Twenty-one states signed onto the multi-state lawsuit led by Texas and Montana.

BEAUMONT, Texas — Twenty-one states, led by Texas and Montana, filed a lawsuit Wednesday against the Biden administration for revoking a permit for the long-disputed Keystone XL pipeline.

The complaint, filed in a Texas federal district court by Texas Attorney General Ken Paxton and Montana Attorney General Austin Knudsen, argues the president exceeded his authority when he canceled the pipeline’s permit after being sworn in on Jan 20. The decision should rest with Congress, according to the lawsuit.

The project was supposed to move Canadian crude oil to the U.S. — and on to Texas Gulf Coast refineries.

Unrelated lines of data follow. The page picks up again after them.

## src/rtl/xpt_sequencer_pkg.sv

```systemverilog
//------------------------------------------------------------------------------
// Module   : xpt_pkg
// Brief    : Shared types and constants for the NORZ phase-timer sequencer.
// Revision : 1.0 - initial release
//------------------------------------------------------------------------------
`default_nettype none

package xpt_pkg;

  localparam int XPT_W = 5;
  localparam int OP_W  = 8;

  typedef enum logic [1:0] {
    ST_FETCH = 2'd0,
    ST_EXEC  = 2'd1,
    ST_HALT  = 2'd2
  } xpt_state_e;

  localparam logic [XPT_W-1:0] XPT_T2         = 5'd1;
  localparam logic [XPT_W-1:0] XPT_T3         = 5'd2;
  localparam logic [XPT_W-1:0] XPT_FETCH_LAST = 5'd3;
  localparam logic [XPT_W-1:0] XPT_EXEC_FIRST = 5'd4;
  localparam logic [XPT_W-1:0] XPT_MAX        = 5'd31;

  localparam logic [OP_W-1:0] OP_PFX_CB = 8'hCB;
  localparam logic [OP_W-1:0] OP_PFX_ED = 8'hED;
  localparam logic [OP_W-1:0] OP_PFX_DD = 8'hDD;
  localparam logic [OP_W-1:0] OP_PFX_FD = 8'hFD;

  typedef struct packed {
    logic cb;
    logic ed;
    logic dd;
    logic fd;
  } prefix_t;

  function automatic logic is_prefix(input logic [OP_W-1:0] op);
    return (op == OP_PFX_CB) || (op == OP_PFX_ED) ||
           (op == OP_PFX_DD) || (op == OP_PFX_FD);
  endfunction

  // Index prefixes are mutually exclusive; CB stacks on top of DD/FD.
  function automatic prefix_t prefix_update(input logic [OP_W-1:0] op,
                                            input prefix_t         cur);
    prefix_t nxt;
    nxt = cur;
    case (op)
      OP_PFX_CB: nxt.cb = 1'b1;
      OP_PFX_ED: begin
        nxt.ed = 1'b1;
        nxt.dd = 1'b0;
        nxt.fd = 1'b0;
      end
      OP_PFX_DD: begin
        nxt.dd = 1'b1;
        nxt.fd = 1'b0;
      end
      OP_PFX_FD: begin
        nxt.fd = 1'b1;
        nxt.dd = 1'b0;
      end
      default: nxt = cur;
    endcase
    return nxt;
  endfunction

endpackage

`default_nettype wire

```

## src/rtl/xpt_sequencer_if.sv

```systemverilog
//------------------------------------------------------------------------------
// Module   : xpt_sequencer_if
// Brief    : Bus/decoder-side signal bundle of the phase-timer sequencer.
// Revision : 1.0 - initial release
//------------------------------------------------------------------------------
`default_nettype none

interface xpt_sequencer_if;
  import xpt_pkg::*;

  logic [OP_W-1:0]  DataIn;
  logic             Wait;
  logic             WaitPoint;
  logic             PR_Reset_XPT;
  logic             P2_Set_CM1;
  logic             Pa_Ophd;
  logic             Halt;
  logic             Int;

  logic [XPT_W-1:0] XPT;
  logic [XPT_W-1:0] notXPT;
  logic [OP_W-1:0]  Source;
  logic [OP_W-1:0]  notSource;
  logic             CM1;
  logic             Exec_Enable;
  logic             Prefix_CB;
  logic             Prefix_ED;
  logic             Prefix_DD;
  logic             Prefix_FD;
  logic             XPT_Err;

  modport master (
    output DataIn, Wait, WaitPoint, PR_Reset_XPT, P2_Set_CM1, Pa_Ophd, Halt, Int,
    input  XPT, notXPT, Source, notSource, CM1, Exec_Enable,
           Prefix_CB, Prefix_ED, Prefix_DD, Prefix_FD, XPT_Err
  );

  modport slave (
    input  DataIn, Wait, WaitPoint, PR_Reset_XPT, P2_Set_CM1, Pa_Ophd, Halt, Int,
    output XPT, notXPT, Source, notSource, CM1, Exec_Enable,
           Prefix_CB, Prefix_ED, Prefix_DD, Prefix_FD, XPT_Err
  );

endinterface

`default_nettype wire

```

## src/rtl/xpt_counter.sv

```systemverilog
//------------------------------------------------------------------------------
// Module   : xpt_counter
// Brief    : 5-bit execution phase timer with load/hold/saturate and complement.
// Revision : 1.0 - initial release
//------------------------------------------------------------------------------
`default_nettype none

module xpt_counter
  import xpt_pkg::*;
(
  input  logic             clk_i,
  input  logic             rst_n_i,
  input  logic             clr_i,
  input  logic             ld4_i,
  input  logic             hold_i,
  output logic [XPT_W-1:0] xpt_o,
  output logic [XPT_W-1:0] not_xpt_o,
  output logic             at_max_o
);

  logic [XPT_W-1:0] xpt_q;
  logic [XPT_W-1:0] not_xpt_q;
  logic [XPT_W-1:0] xpt_d;

  assign at_max_o = (xpt_q == XPT_MAX);

  always_comb begin
    xpt_d = xpt_q;
    if (clr_i) begin
      xpt_d = '0;
    end else if (ld4_i) begin
      xpt_d = XPT_EXEC_FIRST;
    end else if (hold_i || at_max_o) begin
      xpt_d = xpt_q;
    end else begin
      xpt_d = xpt_q + 5'd1;
    end
  end

  // Complement is its own flop so both rails come straight from registers.
  always_ff @(posedge clk_i or negedge rst_n_i) begin
    if (!rst_n_i) begin
      xpt_q     <= '0;
      not_xpt_q <= '1;
    end else begin
      xpt_q     <= xpt_d;
      not_xpt_q <= ~xpt_d;
    end
  end

  assign xpt_o     = xpt_q;
  assign not_xpt_o = not_xpt_q;

endmodule

`default_nettype wire

```

## src/rtl/xpt_sequencer.sv

```systemverilog
//------------------------------------------------------------------------------
// Module   : xpt_sequencer
// Brief    : Phase timer, opcode latch, M1/prefix state and decoder enable.
// Revision : 1.0 - initial release
//------------------------------------------------------------------------------
`default_nettype none

module xpt_sequencer
  import xpt_pkg::*;
(
  input  logic           CLK,
  input  logic           notRESET,
  xpt_sequencer_if.slave bus
);

  xpt_state_e       state_q;
  xpt_state_e       state_d;
  logic             cm1_q;
  logic             cm1_d;
  logic             exen_q;
  logic             exen_d;
  logic [OP_W-1:0]  source_q;
  logic [OP_W-1:0]  nsource_q;
  logic [OP_W-1:0]  source_d;
  prefix_t          pfx_q;
  prefix_t          pfx_d;
  logic             err_q;
  logic             err_d;

  logic             w_clr;
  logic             w_ld4;
  logic             w_hold;
  logic             w_t2_wait;
  logic             w_at_max;
  logic [XPT_W-1:0] w_xpt;
  logic [XPT_W-1:0] w_nxpt;

  xpt_counter u_counter (
    .clk_i     (CLK),
    .rst_n_i   (notRESET),
    .clr_i     (w_clr),
    .ld4_i     (w_ld4),
    .hold_i    (w_hold),
    .xpt_o     (w_xpt),
    .not_xpt_o (w_nxpt),
    .at_max_o  (w_at_max)
  );

  assign w_t2_wait = bus.Wait && (w_xpt == XPT_T2);

  always_ff @(posedge CLK or negedge notRESET) begin
    if (!notRESET) begin
      state_q <= ST_FETCH;
      cm1_q   <= 1'b1;
      exen_q  <= 1'b0;
    end else begin
      state_q <= state_d;
      cm1_q   <= cm1_d;
      exen_q  <= exen_d;
    end
  end

  always_comb begin
    state_d  = state_q;
    source_d = source_q;
    pfx_d    = pfx_q;
    err_d    = err_q;
    w_clr    = 1'b0;
    w_ld4    = 1'b0;
    w_hold   = 1'b0;
    case (state_q)
      ST_FETCH: begin
        if (w_t2_wait) begin
          w_hold = 1'b1;
        end else if (w_xpt == XPT_FETCH_LAST) begin
          // A prefix byte restarts the fetch instead of entering EXEC.
          if (is_prefix(source_q)) begin
            w_clr = 1'b1;
            pfx_d = prefix_update(source_q, pfx_q);
          end else begin
            w_ld4   = 1'b1;
            state_d = ST_EXEC;
          end
        end else if (w_xpt == XPT_T3) begin
          source_d = bus.DataIn;
        end
      end
      ST_EXEC: begin
        if (bus.PR_Reset_XPT) begin
          w_clr = 1'b1;
          if (bus.Pa_Ophd) begin
            pfx_d = '0;
          end
          if (bus.Halt) begin
            state_d = ST_HALT;
          end else if (bus.P2_Set_CM1) begin
            state_d = ST_FETCH;
          end
        end else if (bus.Wait && bus.WaitPoint) begin
          w_hold = 1'b1;
        end else if (w_at_max) begin
          err_d = 1'b1;
        end
      end
      ST_HALT: begin
        // Dummy M1 loop: timer wraps 0..3, opcode latch untouched.
        if (w_t2_wait) begin
          w_hold = 1'b1;
        end else if (w_xpt == XPT_FETCH_LAST) begin
          w_clr = 1'b1;
          if (bus.Int) begin
            state_d = ST_FETCH;
          end
        end
      end
      default: begin
        state_d = ST_FETCH;
        w_clr   = 1'b1;
      end
    endcase
  end

  always_comb begin
    cm1_d  = (state_d != ST_EXEC);
    exen_d = (state_d == ST_EXEC);
  end

  always_ff @(posedge CLK or negedge notRESET) begin
    if (!notRESET) begin
      source_q  <= '0;
      nsource_q <= '1;
      pfx_q     <= '0;
      err_q     <= 1'b0;
    end else begin
      source_q  <= source_d;
      nsource_q <= ~source_d;
      pfx_q     <= pfx_d;
      err_q     <= err_d;
    end
  end

  assign bus.XPT         = w_xpt;
  assign bus.notXPT      = w_nxpt;
  assign bus.Source      = source_q;
  assign bus.notSource   = nsource_q;
  assign bus.CM1         = cm1_q;
  assign bus.Exec_Enable = exen_q;
  assign bus.Prefix_CB   = pfx_q.cb;
  assign bus.Prefix_ED   = pfx_q.ed;
  assign bus.Prefix_DD   = pfx_q.dd;
  assign bus.Prefix_FD   = pfx_q.fd;
  assign bus.XPT_Err     = err_q;

endmodule

`default_nettype wire

```

## src/flat_wrapper.sv

```systemverilog
// flat-port wrapper written by rule: the top's interface ports become plain ports
module xpt_sequencer_flat import xpt_pkg::*;
  (CLK, notRESET, bus_DataIn, bus_Wait, bus_WaitPoint, bus_PR_Reset_XPT, bus_P2_Set_CM1, bus_Pa_Ophd, bus_Halt, bus_Int, bus_XPT, bus_notXPT, bus_Source, bus_notSource, bus_CM1, bus_Exec_Enable, bus_Prefix_CB, bus_Prefix_ED, bus_Prefix_DD, bus_Prefix_FD, bus_XPT_Err);
  xpt_sequencer_if bus_i ();
  input  logic CLK;
  input  logic notRESET;
  input wire logic [$bits(bus_i.DataIn)-1:0] bus_DataIn;
  input wire logic [$bits(bus_i.Wait)-1:0] bus_Wait;
  input wire logic [$bits(bus_i.WaitPoint)-1:0] bus_WaitPoint;
  input wire logic [$bits(bus_i.PR_Reset_XPT)-1:0] bus_PR_Reset_XPT;
  input wire logic [$bits(bus_i.P2_Set_CM1)-1:0] bus_P2_Set_CM1;
  input wire logic [$bits(bus_i.Pa_Ophd)-1:0] bus_Pa_Ophd;
  input wire logic [$bits(bus_i.Halt)-1:0] bus_Halt;
  input wire logic [$bits(bus_i.Int)-1:0] bus_Int;
  output wire logic [$bits(bus_i.XPT)-1:0] bus_XPT;
  output wire logic [$bits(bus_i.notXPT)-1:0] bus_notXPT;
  output wire logic [$bits(bus_i.Source)-1:0] bus_Source;
  output wire logic [$bits(bus_i.notSource)-1:0] bus_notSource;
  output wire logic [$bits(bus_i.CM1)-1:0] bus_CM1;
  output wire logic [$bits(bus_i.Exec_Enable)-1:0] bus_Exec_Enable;
  output wire logic [$bits(bus_i.Prefix_CB)-1:0] bus_Prefix_CB;
  output wire logic [$bits(bus_i.Prefix_ED)-1:0] bus_Prefix_ED;
  output wire logic [$bits(bus_i.Prefix_DD)-1:0] bus_Prefix_DD;
  output wire logic [$bits(bus_i.Prefix_FD)-1:0] bus_Prefix_FD;
  output wire logic [$bits(bus_i.XPT_Err)-1:0] bus_XPT_Err;
  assign bus_i.DataIn = bus_DataIn;
  assign bus_i.Wait = bus_Wait;
  assign bus_i.WaitPoint = bus_WaitPoint;
  assign bus_i.PR_Reset_XPT = bus_PR_Reset_XPT;
  assign bus_i.P2_Set_CM1 = bus_P2_Set_CM1;
  assign bus_i.Pa_Ophd = bus_Pa_Ophd;
  assign bus_i.Halt = bus_Halt;
  assign bus_i.Int = bus_Int;
  assign bus_XPT = bus_i.XPT;
  assign bus_notXPT = bus_i.notXPT;
  assign bus_Source = bus_i.Source;
  assign bus_notSource = bus_i.notSource;
  assign bus_CM1 = bus_i.CM1;
  assign bus_Exec_Enable = bus_i.Exec_Enable;
  assign bus_Prefix_CB = bus_i.Prefix_CB;
  assign bus_Prefix_ED = bus_i.Prefix_ED;
  assign bus_Prefix_DD = bus_i.Prefix_DD;
  assign bus_Prefix_FD = bus_i.Prefix_FD;
  assign bus_XPT_Err = bus_i.XPT_Err;
  xpt_sequencer u_core (.CLK(CLK), .notRESET(notRESET), .bus(bus_i));
endmodule
```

But it has been a flashpoint in fights over economic development, fossil fuels and environmentalism.

Biden said in an executive order revoking the permit that letting it remain was inconsistent with his administration’s “economic and climate imperatives.”

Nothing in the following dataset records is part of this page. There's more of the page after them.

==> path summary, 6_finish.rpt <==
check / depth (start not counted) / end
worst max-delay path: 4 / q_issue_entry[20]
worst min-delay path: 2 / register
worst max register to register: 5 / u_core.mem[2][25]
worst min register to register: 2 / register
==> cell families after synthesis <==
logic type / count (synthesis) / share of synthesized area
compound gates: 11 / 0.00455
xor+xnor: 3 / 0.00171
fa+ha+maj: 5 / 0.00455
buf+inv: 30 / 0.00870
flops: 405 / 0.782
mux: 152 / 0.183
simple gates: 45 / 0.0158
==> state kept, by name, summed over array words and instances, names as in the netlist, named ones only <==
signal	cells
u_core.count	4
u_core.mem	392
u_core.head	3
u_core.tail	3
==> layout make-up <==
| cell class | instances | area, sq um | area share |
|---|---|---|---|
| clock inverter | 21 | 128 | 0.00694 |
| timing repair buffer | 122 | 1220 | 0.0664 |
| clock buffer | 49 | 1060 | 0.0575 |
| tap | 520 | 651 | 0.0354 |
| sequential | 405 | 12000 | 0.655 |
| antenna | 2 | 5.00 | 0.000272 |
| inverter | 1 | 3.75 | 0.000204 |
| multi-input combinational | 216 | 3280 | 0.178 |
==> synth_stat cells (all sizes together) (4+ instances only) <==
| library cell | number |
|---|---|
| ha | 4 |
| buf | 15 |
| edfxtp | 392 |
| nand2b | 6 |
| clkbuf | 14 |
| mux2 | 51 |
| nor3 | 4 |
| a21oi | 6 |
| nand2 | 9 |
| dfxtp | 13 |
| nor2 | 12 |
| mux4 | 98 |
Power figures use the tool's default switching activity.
$ cat config.mk
export PLATFORM = sky130hd
export DESIGN_NAME = div_requester
export DESIGN_NICKNAME = d
export VERILOG_FILES = /design/src/rtl/div_requester.sv
export SDC_FILE = /design/constraint.sdc
export NUM_CORES = 1
export LEC_CHECK = 0
export ABC_AREA = 1
export BUFFER_PORTS_ARGS = -buffer_cell sky130_fd_sc_hd__clkbuf_2
export CAP_MARGIN = 10
export CORE_MARGIN = 2
export CORE_UTILIZATION = 53
export CTS_BUF_LIST = sky130_fd_sc_hd__clkbuf_4 sky130_fd_sc_hd__clkbuf_8
export DETAILED_ROUTE_END_ITERATION = 8
export HOLD_SLACK_MARGIN = 0.06
export PLACE_DENSITY = 0.81
export SYNTH_ARGS = -nofsm -noshare
export SYNTH_HDL_FRONTEND = slang
export SYNTH_SLANG_ARGS = --single-unit
$ cat constraint.sdc
create_clock -name clk -period 1.8 [get_ports clk]
set_input_delay 0.09 -clock clk [delete_from_list [all_inputs] [get_ports clk]]
set_output_delay 0.09 -clock clk [all_outputs]
set_load 0.02 [all_outputs]
[config.mk]
export PLATFORM = sky130hd
export DESIGN_NAME = hfrv_trace_fifo
export DESIGN_NICKNAME = d
export VERILOG_FILES = /design/src/rtl/hfrv_trace_pkg.sv /design/src/rtl/hfrv_trace_ram.sv /design/src/rtl/hfrv_trace_fifo.sv
export SDC_FILE = /design/constraint.sdc
export NUM_CORES = 2
export LEC_CHECK = 0
export CAP_MARGIN = 15
export CORE_MARGIN = 4
export CORE_UTILIZATION = 50
export DETAILED_ROUTE_END_ITERATION = 8
export PLACE_DENSITY = 0.67
export SLEW_MARGIN = 10
export SYNTH_ARGS = -nofsm -noshare
export SYNTH_HDL_FRONTEND = slang
export SYNTH_SLANG_ARGS = --single-unit
[constraint.sdc]
create_clock -name clk -period 3.6 [get_ports clk]
set_input_delay 0.72 -clock clk [delete_from_list [all_inputs] [get_ports clk]]
set_output_delay 0.72 -clock clk [all_outputs]
set_load 0.03 [all_outputs]
### src/rtl/decoder_tree_pipe.sv
// ---------------------------------------------------------------------------
// decoder_tree_pipe
// Pipelined SEL_W : 2**SEL_W one-hot decoder built as a tree of 2:4 enable
// decoders, one register stage per tree level. Direct requests enter through
// a valid/ready handshake; a self-driven scan walks the one-hot output across
// every position.
//   clk, rst_n : clock (rising edge), asynchronous active-low reset
//   in_valid   : direct request valid
//   in_ready   : direct request accepted when in_valid && in_ready
//   d, en      : select value and enable, captured with an accepted request
//   mode       : 0 = direct, 1 = scan; only looked at together with start
//   start      : single-cycle pulse that launches a scan
//   y          : registered one-hot (or zero for an en=0 beat)
//   out_valid  : y carries a beat this cycle
//   busy       : scan issuing or draining
//   done       : pulse coincident with the final scan beat
// ---------------------------------------------------------------------------
module decoder_tree_pipe
    import dec_pkg::*;
#(
    parameter  int SEL_W = 4,
    localparam int OUT_W = 2 ** SEL_W,
    localparam int LVL   = SEL_W / 2
) (
    input  logic             clk,
    input  logic             rst_n,
    input  logic             in_valid,
    output logic             in_ready,
    input  logic [SEL_W-1:0] d,
    input  logic             en,
    input  logic             mode,
    input  logic             start,
    output logic [OUT_W-1:0] y,
    output logic             out_valid,
    output logic             busy,
    output logic             done
);

    if (!sel_w_legal(SEL_W)) begin : g_bad_sel_w
        $error("decoder_tree_pipe: SEL_W must be even and >= 2");
    end

    localparam logic [SEL_W-1:0] CNT_LAST = SEL_W'(OUT_W - 1);

    state_t           state;
    logic [SEL_W-1:0] count;
    logic [SEL_W-1:0] d_q;
    logic             en_q;
    logic             in_valid_q;

    logic             scan_req;
    logic             accept;
    logic             cnt_last;
    logic             drain_exit;

    logic [SEL_W-1:0] src_sel;
    logic             src_en;
    logic             src_valid;
    logic             src_last;

    // A scan request wins the cycle it arrives, so the handshake refuses any
    // direct beat offered alongside it.
    assign scan_req = (state == ST_IDLE) && start && (mode == MODE_SCAN);
    assign in_ready = (state == ST_IDLE) && !(start && (mode == MODE_SCAN));
    assign accept   = in_valid && in_ready;
    assign cnt_last = (count == CNT_LAST);
    assign busy     = (state != ST_IDLE);

    // Accepted direct requests are captured here first. This register plays
    // the same role for direct beats that the scan counter plays for scan
    // beats, which is why a direct beat accepted just before a start lands
    // on y exactly one cycle ahead of the first scan beat.
    always_ff @(posedge clk or negedge rst_n) begin
        if (!rst_n) begin
            in_valid_q <= 1'b0;
            d_q        <= '0;
            en_q       <= 1'b0;
        end else begin
            in_valid_q <= accept;
            if (accept) begin
                d_q  <= d;
                en_q <= en;
            end
        end
    end

    // Sequencer: idle until a scan start, then issue one beat per cycle from
    // the counter, then wait for the tagged last beat to reach the output
    // stage. With a single level the last beat is already at the output when
    // it is issued, so there is nothing to drain.
    always_ff @(posedge clk or negedge rst_n) begin
        if (!rst_n) begin
            state <= ST_IDLE;
            count <= '0;
        end else begin
            case (state)
                ST_IDLE: begin
                    if (scan_req) begin
                        state <= ST_SCAN;
                        count <= '0;
                    end
                end
                ST_SCAN: begin
                    if (cnt_last) begin
                        state <= (LVL == 1) ? ST_IDLE : ST_DRAIN;
                    end else begin
                        count <= count + SEL_W'(1);
                    end
                end
                ST_DRAIN: begin
                    if (drain_exit) begin
                        state <= ST_IDLE;
                    end
                end
                default: state <= ST_IDLE;
            endcase
        end
    end

    // Source of the beat entering level 0: the scan counter while scanning,
    // otherwise the captured direct request.
    always_comb begin
        src_sel   = d_q;
        src_en    = en_q;
        src_valid = in_valid_q;
        src_last  = 1'b0;
        if (state == ST_SCAN) begin
            src_sel   = count;
            src_en    = 1'b1;
            src_valid = 1'b1;
            src_last  = cnt_last;
        end
    end

    // Decoder tree. Level k holds a 4**(k+1)-bit partial one-hot plus the
    // select bits not yet consumed. Each set bit of level k-1 enables one
    // 2:4 sub-decoder, so index = 4*parent + pair and the select is decoded
    // MSB pair first. Stages only load on a valid beat so y holds between
    // beats; valid and the last-beat tag always advance.
    for (genvar k = 0; k < LVL; k++) begin : g_lvl
        localparam int VW = 4 ** (k + 1);
        localparam int RW = SEL_W - 2 * (k + 1);

        logic [VW-1:0] vec_d;
        logic [VW-1:0] vec_q;
        logic          valid_d;
        logic          valid_q;
        logic          last_d;
        logic          last_q;

        if (k == 0) begin : g_root
            dec2_4_en u_dec (
                .sel (src_sel[SEL_W-1 -: 2]),
                .en  (src_en),
                .y   (vec_d)
            );
            assign valid_d = src_valid;
            assign last_d  = src_last;
        end else begin : g_node
            logic [1:0] pair;
            assign pair = g_lvl[k-1].g_rem.rem_q[RW+1 -: 2];
            for (genvar j = 0; j < 4 ** k; j++) begin : g_sub
                dec2_4_en u_dec (
                    .sel (pair),
                    .en  (g_lvl[k-1].vec_q[j]),
                    .y   (vec_d[4*j +: 4])
                );
            end
            assign valid_d = g_lvl[k-1].valid_q;
            assign last_d  = g_lvl[k-1].last_q;
        end

        if (k < LVL - 1) begin : g_rem
            logic [RW-1:0] rem_d;
            logic [RW-1:0] rem_q;
            if (k == 0) begin : g_from_src
                assign rem_d = src_sel[RW-1:0];
            end else begin : g_from_prev
                assign rem_d = g_lvl[k-1].g_rem.rem_q[RW-1:0];
            end
            always_ff @(posedge clk or negedge rst_n) begin
                if (!rst_n) begin
                    rem_q <= '0;
                end else if (valid_d) begin
                    rem_q <= rem_d;
                end
            end
        end

        always_ff @(posedge clk or negedge rst_n) begin
            if (!rst_n) begin
                vec_q   <= '0;
                valid_q <= 1'b0;
                last_q  <= 1'b0;
            end else begin
                valid_q <= valid_d;
                last_q  <= valid_d && last_d;
                if (valid_d) begin
                    vec_q <= vec_d;
                end
            end
        end
    end

    // The drain ends on the edge at which the tagged last beat moves into
    // the output stage, so busy falls in the same cycle done rises.
    if (LVL > 1) begin : g_drain
        assign drain_exit = g_lvl[LVL-2].last_q;
    end else begin : g_no_drain
        assign drain_exit = 1'b0;
    end

    assign y         = g_lvl[LVL-1].vec_q;
    assign out_valid = g_lvl[LVL-1].valid_q;
    assign done      = g_lvl[LVL-1].last_q;

endmodule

Former President Donald Trump granted a permit in 2019. The Obama administration denied one in 2015.

RELATED: Texas House Speaker Dade Phelan disagrees with Biden administration’s plans for Keystone XL pipeline

According to the complaint, the states expect cancellation of the pipeline would lead to a significant loss in tax revenue that would have particularly benefited “poorer rural areas.” The project was expected to create high-paying union jobs in several states, the complaint says.

The contract Biden yanked revolves around a proposed part of the pipeline that would stretch from Canada to Nebraska. A portion of the project has already been built through East Texas.

Biden’s swift moves to combat global warming brought equally quick criticisms from state officials that Texas oil and gas jobs are in danger. But their comments often ignore that there is a global push in the free market to limit reliance on fossil fuels, and their rhetoric belies the benefits Texas’ oil and gas sector could see from Biden’s early moves.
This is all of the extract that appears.